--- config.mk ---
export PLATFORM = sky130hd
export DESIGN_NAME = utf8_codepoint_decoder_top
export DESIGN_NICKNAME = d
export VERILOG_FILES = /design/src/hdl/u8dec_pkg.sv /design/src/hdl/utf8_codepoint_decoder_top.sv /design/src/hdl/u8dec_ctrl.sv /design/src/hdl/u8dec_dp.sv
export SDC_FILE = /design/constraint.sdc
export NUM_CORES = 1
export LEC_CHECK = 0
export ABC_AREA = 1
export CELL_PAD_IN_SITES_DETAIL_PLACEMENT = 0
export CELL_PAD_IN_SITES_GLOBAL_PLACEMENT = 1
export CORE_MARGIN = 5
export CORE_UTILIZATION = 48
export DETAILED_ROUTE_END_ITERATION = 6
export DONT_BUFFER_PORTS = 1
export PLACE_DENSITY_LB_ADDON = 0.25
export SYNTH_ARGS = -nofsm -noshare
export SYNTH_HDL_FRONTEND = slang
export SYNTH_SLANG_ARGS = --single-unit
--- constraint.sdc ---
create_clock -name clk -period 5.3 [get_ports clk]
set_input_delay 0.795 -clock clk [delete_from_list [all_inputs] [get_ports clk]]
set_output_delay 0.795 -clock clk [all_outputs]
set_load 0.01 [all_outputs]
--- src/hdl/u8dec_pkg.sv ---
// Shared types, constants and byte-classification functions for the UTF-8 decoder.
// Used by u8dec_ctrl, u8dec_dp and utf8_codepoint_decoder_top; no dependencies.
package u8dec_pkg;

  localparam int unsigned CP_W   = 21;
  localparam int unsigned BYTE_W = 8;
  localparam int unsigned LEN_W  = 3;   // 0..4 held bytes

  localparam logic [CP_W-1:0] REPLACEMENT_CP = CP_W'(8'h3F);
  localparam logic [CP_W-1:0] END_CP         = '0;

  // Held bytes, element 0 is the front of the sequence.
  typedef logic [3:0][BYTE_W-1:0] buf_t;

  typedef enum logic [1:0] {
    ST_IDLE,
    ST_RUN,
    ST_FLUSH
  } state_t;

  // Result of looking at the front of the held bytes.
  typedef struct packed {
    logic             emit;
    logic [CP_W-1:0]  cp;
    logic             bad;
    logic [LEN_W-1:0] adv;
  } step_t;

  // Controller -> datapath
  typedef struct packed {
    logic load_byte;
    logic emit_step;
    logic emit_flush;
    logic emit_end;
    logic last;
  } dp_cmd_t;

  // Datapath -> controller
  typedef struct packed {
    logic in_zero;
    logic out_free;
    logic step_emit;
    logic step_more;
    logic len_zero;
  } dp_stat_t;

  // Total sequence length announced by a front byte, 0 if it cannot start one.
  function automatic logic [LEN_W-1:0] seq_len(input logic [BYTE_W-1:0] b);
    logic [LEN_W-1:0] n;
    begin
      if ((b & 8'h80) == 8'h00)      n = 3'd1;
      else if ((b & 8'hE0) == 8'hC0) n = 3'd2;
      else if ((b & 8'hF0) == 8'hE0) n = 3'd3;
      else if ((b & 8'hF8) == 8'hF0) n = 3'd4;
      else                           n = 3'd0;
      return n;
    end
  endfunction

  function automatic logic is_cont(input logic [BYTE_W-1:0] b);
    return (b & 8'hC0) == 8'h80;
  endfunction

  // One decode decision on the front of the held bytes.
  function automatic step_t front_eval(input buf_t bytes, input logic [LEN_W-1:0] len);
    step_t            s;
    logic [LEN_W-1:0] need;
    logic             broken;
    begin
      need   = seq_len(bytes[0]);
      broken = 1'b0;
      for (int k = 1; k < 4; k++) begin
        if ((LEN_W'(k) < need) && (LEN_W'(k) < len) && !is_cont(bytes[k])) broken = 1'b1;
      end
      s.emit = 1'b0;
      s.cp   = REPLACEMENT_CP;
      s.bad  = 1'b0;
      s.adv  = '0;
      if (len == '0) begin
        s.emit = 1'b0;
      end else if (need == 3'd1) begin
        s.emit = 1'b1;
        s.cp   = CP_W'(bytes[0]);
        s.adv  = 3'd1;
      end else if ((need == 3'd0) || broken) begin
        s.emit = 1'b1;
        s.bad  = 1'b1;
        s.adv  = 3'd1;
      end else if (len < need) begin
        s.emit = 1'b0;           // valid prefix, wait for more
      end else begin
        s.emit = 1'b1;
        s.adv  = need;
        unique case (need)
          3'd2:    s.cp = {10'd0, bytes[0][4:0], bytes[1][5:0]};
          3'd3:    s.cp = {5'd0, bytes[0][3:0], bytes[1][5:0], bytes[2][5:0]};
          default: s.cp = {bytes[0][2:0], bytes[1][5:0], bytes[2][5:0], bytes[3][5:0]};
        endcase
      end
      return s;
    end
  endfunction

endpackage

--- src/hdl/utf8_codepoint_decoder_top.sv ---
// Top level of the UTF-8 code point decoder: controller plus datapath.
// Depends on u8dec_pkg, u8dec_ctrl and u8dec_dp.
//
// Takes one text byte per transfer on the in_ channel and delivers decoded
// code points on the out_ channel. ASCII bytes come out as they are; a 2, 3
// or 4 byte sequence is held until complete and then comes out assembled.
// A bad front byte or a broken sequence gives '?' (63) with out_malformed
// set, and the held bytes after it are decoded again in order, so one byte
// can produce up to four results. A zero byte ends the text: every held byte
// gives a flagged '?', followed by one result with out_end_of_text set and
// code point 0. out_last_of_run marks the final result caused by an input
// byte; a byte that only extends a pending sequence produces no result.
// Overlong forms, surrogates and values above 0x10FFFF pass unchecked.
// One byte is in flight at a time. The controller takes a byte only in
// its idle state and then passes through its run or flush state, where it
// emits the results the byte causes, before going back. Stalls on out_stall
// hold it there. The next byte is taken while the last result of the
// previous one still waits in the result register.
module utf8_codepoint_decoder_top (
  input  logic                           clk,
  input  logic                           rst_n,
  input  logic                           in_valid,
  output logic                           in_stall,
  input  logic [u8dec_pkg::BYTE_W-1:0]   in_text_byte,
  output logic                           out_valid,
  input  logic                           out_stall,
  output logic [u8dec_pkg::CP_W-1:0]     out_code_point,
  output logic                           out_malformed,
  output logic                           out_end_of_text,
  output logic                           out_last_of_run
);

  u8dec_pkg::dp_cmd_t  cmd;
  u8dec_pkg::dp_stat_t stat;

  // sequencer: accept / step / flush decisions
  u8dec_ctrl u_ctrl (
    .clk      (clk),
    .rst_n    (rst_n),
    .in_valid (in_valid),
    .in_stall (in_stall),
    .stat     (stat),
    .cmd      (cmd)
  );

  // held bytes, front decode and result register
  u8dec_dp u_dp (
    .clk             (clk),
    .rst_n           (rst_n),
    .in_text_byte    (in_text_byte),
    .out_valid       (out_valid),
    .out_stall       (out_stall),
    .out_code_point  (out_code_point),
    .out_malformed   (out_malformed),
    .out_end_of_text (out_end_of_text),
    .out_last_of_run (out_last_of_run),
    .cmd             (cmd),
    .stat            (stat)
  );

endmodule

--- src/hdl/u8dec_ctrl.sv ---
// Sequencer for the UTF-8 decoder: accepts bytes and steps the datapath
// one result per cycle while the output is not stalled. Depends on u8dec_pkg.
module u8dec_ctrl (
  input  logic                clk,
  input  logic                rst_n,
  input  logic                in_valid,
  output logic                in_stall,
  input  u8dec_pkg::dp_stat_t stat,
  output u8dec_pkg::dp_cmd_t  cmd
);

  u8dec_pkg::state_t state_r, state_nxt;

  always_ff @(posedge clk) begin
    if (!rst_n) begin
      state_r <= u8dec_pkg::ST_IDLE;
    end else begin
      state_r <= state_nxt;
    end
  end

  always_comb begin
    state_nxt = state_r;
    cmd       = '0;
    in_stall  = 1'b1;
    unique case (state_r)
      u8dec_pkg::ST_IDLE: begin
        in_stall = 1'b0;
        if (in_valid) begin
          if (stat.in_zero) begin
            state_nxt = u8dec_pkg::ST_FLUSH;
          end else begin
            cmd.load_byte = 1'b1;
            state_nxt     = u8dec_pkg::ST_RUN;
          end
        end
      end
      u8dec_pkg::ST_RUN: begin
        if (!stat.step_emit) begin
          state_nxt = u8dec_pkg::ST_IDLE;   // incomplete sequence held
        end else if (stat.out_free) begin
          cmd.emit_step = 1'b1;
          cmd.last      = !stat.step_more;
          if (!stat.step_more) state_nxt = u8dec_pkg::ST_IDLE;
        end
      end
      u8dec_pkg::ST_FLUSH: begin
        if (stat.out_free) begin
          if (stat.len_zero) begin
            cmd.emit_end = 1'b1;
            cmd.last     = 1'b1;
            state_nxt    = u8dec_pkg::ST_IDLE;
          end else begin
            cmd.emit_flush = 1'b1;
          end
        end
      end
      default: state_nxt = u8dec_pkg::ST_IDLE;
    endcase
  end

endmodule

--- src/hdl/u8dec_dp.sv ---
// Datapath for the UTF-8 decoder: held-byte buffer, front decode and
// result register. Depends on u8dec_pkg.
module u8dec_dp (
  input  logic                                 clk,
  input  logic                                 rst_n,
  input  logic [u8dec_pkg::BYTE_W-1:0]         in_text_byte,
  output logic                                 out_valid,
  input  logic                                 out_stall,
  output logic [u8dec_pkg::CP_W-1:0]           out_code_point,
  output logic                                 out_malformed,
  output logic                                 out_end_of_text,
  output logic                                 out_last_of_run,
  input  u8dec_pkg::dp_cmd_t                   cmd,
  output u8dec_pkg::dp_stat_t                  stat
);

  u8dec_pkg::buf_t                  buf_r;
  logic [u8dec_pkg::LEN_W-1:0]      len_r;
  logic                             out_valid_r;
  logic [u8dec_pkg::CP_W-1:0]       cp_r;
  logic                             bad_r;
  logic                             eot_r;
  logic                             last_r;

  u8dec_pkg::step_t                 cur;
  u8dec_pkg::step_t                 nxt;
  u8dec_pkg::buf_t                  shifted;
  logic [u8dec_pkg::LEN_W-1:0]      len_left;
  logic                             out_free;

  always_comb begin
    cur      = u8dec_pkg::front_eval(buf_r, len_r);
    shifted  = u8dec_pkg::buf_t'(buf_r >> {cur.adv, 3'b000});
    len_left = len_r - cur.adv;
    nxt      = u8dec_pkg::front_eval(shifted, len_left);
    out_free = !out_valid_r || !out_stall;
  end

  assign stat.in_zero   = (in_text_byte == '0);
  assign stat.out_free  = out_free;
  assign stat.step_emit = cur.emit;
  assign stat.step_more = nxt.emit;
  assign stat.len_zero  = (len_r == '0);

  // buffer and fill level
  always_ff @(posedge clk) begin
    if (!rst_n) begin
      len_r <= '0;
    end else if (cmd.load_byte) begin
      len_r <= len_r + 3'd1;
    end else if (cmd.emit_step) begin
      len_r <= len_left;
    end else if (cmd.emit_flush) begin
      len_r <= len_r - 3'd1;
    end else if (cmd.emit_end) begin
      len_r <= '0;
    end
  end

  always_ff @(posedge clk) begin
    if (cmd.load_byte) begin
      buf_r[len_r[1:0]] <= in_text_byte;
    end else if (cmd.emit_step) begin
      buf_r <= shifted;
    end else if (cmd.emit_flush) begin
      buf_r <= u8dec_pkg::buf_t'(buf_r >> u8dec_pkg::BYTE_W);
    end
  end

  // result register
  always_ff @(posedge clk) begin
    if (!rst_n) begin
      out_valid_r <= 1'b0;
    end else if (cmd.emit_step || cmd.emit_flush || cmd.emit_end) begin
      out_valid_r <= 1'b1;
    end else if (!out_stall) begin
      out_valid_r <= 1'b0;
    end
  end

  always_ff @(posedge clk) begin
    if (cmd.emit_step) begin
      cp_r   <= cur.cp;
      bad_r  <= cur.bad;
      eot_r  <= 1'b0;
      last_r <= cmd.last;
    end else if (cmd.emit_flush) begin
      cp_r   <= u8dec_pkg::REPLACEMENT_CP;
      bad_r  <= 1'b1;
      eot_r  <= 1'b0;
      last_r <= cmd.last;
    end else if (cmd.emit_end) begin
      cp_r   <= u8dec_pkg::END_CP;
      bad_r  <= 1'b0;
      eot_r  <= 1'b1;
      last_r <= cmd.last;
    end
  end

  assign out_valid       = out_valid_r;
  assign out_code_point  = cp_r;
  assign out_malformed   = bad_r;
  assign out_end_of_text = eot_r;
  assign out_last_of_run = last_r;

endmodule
--
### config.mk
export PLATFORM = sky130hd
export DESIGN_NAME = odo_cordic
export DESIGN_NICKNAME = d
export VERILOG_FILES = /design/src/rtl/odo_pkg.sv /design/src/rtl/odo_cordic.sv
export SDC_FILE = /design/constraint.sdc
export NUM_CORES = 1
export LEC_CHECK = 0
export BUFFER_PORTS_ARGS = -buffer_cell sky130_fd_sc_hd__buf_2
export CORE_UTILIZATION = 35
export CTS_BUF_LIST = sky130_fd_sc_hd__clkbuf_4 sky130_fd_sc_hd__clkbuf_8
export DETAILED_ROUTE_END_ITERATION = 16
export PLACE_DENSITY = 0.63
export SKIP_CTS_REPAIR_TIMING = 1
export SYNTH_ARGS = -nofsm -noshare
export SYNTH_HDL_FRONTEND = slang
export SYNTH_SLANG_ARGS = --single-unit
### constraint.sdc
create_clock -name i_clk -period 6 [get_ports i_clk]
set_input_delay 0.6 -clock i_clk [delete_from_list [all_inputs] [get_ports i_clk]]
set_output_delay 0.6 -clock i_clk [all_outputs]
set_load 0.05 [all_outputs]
...
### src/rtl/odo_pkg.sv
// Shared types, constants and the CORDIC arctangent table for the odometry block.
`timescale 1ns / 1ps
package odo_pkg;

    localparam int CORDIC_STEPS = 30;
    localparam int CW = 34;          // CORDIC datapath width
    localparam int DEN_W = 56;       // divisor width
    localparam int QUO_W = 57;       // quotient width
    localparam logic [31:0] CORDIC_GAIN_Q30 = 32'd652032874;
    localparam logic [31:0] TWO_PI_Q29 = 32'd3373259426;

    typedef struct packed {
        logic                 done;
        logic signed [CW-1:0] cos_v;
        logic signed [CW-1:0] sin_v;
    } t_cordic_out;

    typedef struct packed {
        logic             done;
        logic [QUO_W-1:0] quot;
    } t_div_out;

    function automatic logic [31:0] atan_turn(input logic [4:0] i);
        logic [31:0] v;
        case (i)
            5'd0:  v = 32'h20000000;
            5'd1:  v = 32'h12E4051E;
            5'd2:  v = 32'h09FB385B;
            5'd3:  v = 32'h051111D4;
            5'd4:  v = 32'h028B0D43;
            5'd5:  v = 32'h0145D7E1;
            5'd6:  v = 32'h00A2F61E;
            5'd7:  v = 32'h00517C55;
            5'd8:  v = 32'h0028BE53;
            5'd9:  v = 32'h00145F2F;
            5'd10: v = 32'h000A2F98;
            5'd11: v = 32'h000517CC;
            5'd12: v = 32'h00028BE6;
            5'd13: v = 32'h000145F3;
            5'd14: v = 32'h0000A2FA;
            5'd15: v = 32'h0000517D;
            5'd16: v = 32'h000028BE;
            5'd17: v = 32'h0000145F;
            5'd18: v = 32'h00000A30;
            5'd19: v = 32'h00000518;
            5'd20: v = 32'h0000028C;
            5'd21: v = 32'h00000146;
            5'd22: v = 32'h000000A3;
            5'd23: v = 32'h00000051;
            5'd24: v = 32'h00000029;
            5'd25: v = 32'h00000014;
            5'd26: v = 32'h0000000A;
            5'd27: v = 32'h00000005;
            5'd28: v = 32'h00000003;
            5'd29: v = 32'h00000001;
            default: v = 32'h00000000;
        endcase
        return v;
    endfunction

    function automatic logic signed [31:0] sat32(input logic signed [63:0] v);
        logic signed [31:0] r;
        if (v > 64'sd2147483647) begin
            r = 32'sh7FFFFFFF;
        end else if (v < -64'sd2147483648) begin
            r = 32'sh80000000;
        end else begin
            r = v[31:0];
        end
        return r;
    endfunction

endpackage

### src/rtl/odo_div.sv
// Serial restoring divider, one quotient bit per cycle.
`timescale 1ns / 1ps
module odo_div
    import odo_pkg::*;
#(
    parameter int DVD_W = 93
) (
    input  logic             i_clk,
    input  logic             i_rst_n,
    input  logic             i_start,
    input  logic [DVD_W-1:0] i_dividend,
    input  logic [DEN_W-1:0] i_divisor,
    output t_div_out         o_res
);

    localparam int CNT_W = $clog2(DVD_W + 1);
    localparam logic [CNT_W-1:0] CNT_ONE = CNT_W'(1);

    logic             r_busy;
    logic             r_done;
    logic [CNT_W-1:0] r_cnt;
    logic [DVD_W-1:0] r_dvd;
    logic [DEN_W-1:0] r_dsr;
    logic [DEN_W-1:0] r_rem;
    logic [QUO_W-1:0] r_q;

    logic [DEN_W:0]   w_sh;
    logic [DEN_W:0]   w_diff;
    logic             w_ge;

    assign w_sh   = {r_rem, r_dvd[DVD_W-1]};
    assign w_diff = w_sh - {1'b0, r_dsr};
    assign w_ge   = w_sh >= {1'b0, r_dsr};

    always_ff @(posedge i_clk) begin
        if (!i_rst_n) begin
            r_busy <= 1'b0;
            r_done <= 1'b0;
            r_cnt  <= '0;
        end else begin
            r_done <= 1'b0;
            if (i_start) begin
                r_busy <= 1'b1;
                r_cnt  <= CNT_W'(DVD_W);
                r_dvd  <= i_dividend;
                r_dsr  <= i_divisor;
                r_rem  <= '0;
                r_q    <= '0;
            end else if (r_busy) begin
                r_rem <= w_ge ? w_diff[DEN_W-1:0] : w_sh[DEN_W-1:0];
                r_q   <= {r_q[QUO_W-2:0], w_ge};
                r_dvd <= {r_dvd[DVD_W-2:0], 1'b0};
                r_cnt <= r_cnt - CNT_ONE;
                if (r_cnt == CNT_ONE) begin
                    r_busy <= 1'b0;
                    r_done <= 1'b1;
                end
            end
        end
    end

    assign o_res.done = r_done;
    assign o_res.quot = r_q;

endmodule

> [WORK ITEM]: Within the material, count each line that includes the word "channel", and give the total by itself.

> [WRITTEN RESPONSE]: 2